Issue 27, 2016

Molecular dynamics studying on welding behavior in thermosetting polymers due to bond exchange reactions

Abstract

Covalent adaptable network (or dynamic covalent network) polymers can alternate their network topology through bond exchange reactions, whereby an active atom replaces an atom in an existing bond, resulting in a new bond and a new active atom. This process repeats itself numerous times in the network, bestowing interesting material behaviors, such as stress relaxation, surface welding, self-healing and recycling, upon the network. In this paper, molecular dynamics simulations are used to investigate surface welding due to bond exchange reactions in an epoxy system.
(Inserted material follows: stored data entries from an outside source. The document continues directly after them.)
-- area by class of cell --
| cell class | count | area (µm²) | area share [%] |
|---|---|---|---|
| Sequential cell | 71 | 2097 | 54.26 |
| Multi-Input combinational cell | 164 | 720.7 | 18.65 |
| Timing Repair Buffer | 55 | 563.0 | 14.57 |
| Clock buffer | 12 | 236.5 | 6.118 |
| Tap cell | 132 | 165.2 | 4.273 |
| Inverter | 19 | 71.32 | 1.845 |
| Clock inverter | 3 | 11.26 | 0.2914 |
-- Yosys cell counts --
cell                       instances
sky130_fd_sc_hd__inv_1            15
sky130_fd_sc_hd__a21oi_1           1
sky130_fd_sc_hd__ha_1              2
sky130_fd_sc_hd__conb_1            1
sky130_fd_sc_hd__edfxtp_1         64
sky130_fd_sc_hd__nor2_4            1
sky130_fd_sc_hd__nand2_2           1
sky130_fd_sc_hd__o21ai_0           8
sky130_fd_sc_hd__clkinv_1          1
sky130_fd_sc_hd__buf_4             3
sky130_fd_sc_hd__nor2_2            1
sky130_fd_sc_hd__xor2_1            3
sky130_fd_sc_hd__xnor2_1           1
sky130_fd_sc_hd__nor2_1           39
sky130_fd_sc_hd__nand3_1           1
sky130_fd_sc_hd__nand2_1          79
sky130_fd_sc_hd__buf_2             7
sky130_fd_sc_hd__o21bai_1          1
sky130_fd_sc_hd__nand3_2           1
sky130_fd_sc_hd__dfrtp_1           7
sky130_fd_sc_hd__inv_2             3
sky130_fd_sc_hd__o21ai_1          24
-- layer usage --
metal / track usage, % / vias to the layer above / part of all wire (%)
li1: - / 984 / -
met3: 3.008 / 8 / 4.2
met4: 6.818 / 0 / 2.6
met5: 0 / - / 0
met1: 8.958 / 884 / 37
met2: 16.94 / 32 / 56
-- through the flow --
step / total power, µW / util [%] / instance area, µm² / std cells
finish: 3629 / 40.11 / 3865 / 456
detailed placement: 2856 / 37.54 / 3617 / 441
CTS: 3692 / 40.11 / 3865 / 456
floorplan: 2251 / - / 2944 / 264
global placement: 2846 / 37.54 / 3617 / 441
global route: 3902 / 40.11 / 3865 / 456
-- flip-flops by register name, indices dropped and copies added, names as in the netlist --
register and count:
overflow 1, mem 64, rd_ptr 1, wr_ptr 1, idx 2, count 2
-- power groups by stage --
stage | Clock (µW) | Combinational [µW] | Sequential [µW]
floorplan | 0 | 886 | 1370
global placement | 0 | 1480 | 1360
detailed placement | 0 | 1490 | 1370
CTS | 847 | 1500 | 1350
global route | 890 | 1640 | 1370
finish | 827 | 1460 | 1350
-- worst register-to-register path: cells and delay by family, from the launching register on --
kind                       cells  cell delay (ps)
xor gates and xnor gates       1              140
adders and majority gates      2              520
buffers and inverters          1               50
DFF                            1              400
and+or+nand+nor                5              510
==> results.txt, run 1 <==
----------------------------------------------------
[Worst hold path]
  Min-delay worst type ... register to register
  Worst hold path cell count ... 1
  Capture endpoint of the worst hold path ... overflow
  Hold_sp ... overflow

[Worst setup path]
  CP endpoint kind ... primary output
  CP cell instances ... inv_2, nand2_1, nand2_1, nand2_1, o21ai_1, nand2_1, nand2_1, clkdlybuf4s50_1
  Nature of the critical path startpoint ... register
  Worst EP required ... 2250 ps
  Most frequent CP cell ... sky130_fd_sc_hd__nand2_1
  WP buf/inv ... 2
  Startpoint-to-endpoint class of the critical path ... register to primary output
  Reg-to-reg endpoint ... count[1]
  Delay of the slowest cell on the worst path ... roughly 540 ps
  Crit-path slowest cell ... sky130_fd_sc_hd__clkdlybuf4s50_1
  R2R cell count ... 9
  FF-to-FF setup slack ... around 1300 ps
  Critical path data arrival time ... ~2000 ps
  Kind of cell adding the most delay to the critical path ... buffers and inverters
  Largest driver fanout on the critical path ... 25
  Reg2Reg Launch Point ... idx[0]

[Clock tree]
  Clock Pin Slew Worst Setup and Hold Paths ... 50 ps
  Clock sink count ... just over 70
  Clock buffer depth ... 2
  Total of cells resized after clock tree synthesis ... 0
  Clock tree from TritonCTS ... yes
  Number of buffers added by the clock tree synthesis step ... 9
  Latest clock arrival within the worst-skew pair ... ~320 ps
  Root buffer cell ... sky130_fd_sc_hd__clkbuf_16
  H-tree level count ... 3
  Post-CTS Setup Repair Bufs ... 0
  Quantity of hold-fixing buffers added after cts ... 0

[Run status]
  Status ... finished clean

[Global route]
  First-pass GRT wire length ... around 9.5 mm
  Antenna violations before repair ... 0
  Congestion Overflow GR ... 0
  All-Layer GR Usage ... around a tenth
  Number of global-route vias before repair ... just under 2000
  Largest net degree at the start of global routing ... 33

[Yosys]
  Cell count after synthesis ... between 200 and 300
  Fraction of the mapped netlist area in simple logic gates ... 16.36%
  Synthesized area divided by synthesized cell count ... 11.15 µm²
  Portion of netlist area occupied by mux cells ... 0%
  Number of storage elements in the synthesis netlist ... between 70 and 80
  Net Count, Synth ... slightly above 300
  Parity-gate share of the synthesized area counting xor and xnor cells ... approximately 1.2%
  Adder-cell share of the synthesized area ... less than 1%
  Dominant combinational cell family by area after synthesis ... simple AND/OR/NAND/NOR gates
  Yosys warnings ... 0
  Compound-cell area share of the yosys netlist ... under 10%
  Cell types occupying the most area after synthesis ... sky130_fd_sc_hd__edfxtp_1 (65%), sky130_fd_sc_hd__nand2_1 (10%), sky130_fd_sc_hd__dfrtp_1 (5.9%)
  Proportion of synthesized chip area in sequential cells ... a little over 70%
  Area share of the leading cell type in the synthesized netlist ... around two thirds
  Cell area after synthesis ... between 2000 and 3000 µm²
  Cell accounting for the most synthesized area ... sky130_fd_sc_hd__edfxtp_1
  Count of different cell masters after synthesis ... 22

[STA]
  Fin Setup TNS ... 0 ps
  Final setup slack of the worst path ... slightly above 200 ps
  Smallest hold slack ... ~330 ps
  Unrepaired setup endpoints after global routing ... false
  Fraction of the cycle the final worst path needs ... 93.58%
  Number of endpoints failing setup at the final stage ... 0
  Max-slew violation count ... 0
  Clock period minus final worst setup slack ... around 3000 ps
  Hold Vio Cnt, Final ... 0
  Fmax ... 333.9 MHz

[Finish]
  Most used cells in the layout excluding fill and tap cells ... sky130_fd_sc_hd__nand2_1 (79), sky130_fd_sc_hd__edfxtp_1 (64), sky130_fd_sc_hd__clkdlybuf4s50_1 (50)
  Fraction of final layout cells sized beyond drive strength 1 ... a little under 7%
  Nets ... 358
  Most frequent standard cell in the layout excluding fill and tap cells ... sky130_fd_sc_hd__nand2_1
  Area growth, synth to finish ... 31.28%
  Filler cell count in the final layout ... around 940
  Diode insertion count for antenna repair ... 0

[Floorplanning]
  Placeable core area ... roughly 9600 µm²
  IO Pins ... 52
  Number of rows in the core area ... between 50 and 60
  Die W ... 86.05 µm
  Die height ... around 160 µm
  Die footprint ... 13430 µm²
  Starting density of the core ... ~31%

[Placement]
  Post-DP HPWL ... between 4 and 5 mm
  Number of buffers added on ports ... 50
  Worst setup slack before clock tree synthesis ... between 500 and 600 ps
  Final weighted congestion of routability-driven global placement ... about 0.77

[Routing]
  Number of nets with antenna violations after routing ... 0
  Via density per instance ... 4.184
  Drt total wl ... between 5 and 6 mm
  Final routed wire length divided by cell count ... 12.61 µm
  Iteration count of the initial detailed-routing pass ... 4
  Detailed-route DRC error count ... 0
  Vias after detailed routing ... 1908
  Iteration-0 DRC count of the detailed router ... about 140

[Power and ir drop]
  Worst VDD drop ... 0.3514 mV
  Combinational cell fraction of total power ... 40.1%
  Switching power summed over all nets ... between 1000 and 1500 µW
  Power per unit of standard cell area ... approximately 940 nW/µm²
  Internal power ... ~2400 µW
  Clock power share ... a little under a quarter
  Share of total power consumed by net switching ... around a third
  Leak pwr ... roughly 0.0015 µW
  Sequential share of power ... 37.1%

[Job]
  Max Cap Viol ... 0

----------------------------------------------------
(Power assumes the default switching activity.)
$ cat config.mk
export PLATFORM = sky130hd
export DESIGN_NAME = rect_copy_controller
export DESIGN_NICKNAME = d
export VERILOG_FILES = /design/src/rtl/rect_copy_controller.sv
export SDC_FILE = /design/constraint.sdc
export NUM_CORES = 1
export LEC_CHECK = 0
export BUFFER_PORTS_ARGS = -buffer_cell sky130_fd_sc_hd__buf_2
export CAP_MARGIN = 20
export CORE_MARGIN = 2
export CORE_UTILIZATION = 59
export CTS_BUF_LIST = sky130_fd_sc_hd__clkbuf_4
export DETAILED_ROUTE_END_ITERATION = 6
export GPL_ROUTABILITY_DRIVEN = 0
export PLACE_DENSITY = 0.8
export SLEW_MARGIN = 25
export SYNTH_ARGS = -nofsm -noshare
export SYNTH_HDL_FRONTEND = slang
export SYNTH_SLANG_ARGS = --single-unit
$ cat constraint.sdc
create_clock -name clk -period 7.4 [get_ports clk]
set_input_delay 1.48 -clock clk [delete_from_list [all_inputs] [get_ports clk]]
set_output_delay 1.48 -clock clk [all_outputs]
set_load 0.005 [all_outputs]
$ cat src/rtl/rect_copy_controller.sv
// rect_copy_controller: streams rect records from data memory to the GPU, resolving relative x/y into absolute coordinates.
module rect_copy_controller #(
    parameter int RECT_COUNT = 64,
    parameter int RECT_BASE  = 0,
    parameter int ADDR_WIDTH = 13
) (
    input  logic                  clk,
    input  logic                  reset,
    input  logic                  start,
    output logic [ADDR_WIDTH-1:0] mem_addr,
    output logic                  mem_re,
    input  logic [15:0]           mem_rdata,
    output logic                  copy_start,
    output logic [15:0]           gpu_data,
    output logic                  busy,
    output logic                  done
);
    localparam logic [1:0] IDLE = 2'd0, ISSUE = 2'd1, DRAIN = 2'd2;
    localparam int CW = $clog2(6 * RECT_COUNT) + 1;
    localparam logic [CW-1:0] LAST = CW'(6 * RECT_COUNT - 1);

    logic [1:0]    state;
    logic [CW-1:0] k;
    logic [2:0]    islot, dslot;
    logic          dvalid, rel;
    logic [15:0]   cur_x, cur_y, prev_x, prev_y, sum;

    assign busy = state != IDLE;
    assign sum = mem_rdata + (rel ? (dslot == 3'd1 ? prev_x : prev_y) : 16'd0);
    // Data slots trail the address slots by the one-cycle memory latency.
    assign gpu_data = (!dvalid || dslot == 3'd0) ? 16'd0 : (dslot <= 3'd2 ? sum : mem_rdata);

    always_ff @(posedge clk) begin
        if (reset) begin
            state      <= IDLE;
            k          <= '0;
            islot      <= 3'd0;
            dslot      <= 3'd0;
            dvalid     <= 1'b0;
            rel        <= 1'b0;
            cur_x      <= 16'd0;
            cur_y      <= 16'd0;
            prev_x     <= 16'd0;
            prev_y     <= 16'd0;
            mem_addr   <= '0;
            mem_re     <= 1'b0;
            copy_start <= 1'b0;
            done       <= 1'b0;
        end else begin
            copy_start <= 1'b0;
            done       <= 1'b0;
            dvalid     <= mem_re;
            dslot      <= islot;
            if (dvalid) begin
                case (dslot)
                    3'd0: rel <= mem_rdata[0];
                    3'd1: cur_x <= sum;
                    3'd2: cur_y <= sum;
                    3'd5: begin
                        prev_x <= cur_x;
                        prev_y <= cur_y;
                    end
                    default: ;
                endcase
            end
            case (state)
                IDLE: if (start) begin
                    state      <= ISSUE;
                    copy_start <= 1'b1;
                    mem_re     <= 1'b1;
                    mem_addr   <= ADDR_WIDTH'(RECT_BASE);
                    k          <= '0;
                    islot      <= 3'd0;
                    prev_x     <= 16'd0;
                    prev_y     <= 16'd0;
                end
                ISSUE: if (k == LAST) begin
                    state    <= DRAIN;
                    mem_re   <= 1'b0;
                    mem_addr <= '0;
                end else begin
                    k        <= k + 1'b1;
                    mem_addr <= mem_addr + 1'b1;
                    islot    <= islot == 3'd5 ? 3'd0 : islot + 3'd1;
                end
                DRAIN: begin
                    state <= IDLE;
                    done  <= 1'b1;
                end
                default: state <= IDLE;
            endcase
        end
    end
endmodule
Two epoxy networks are constructed and brought into contact, and bond exchange reactions are then activated. The trajectory of active atoms is tracked, which shows how the active atoms cross the interface. Based on simulation results, this work analyzes the influence of welding conditions, such as welding time, welding temperature, degree of polymerization and crosslinking density of original networks, on the mechanical properties of welded materials. These parameters determine the number of connected bonds on the interface, which consequently affects the welding performance. Eventually, with a sufficiently long welding time, the system can fully recover the same modulus and yielding stress as those of a fresh network. Finally, the active atoms' penetration depth, obtained from MD simulation, shows good agreement with the predictions of some existing theories.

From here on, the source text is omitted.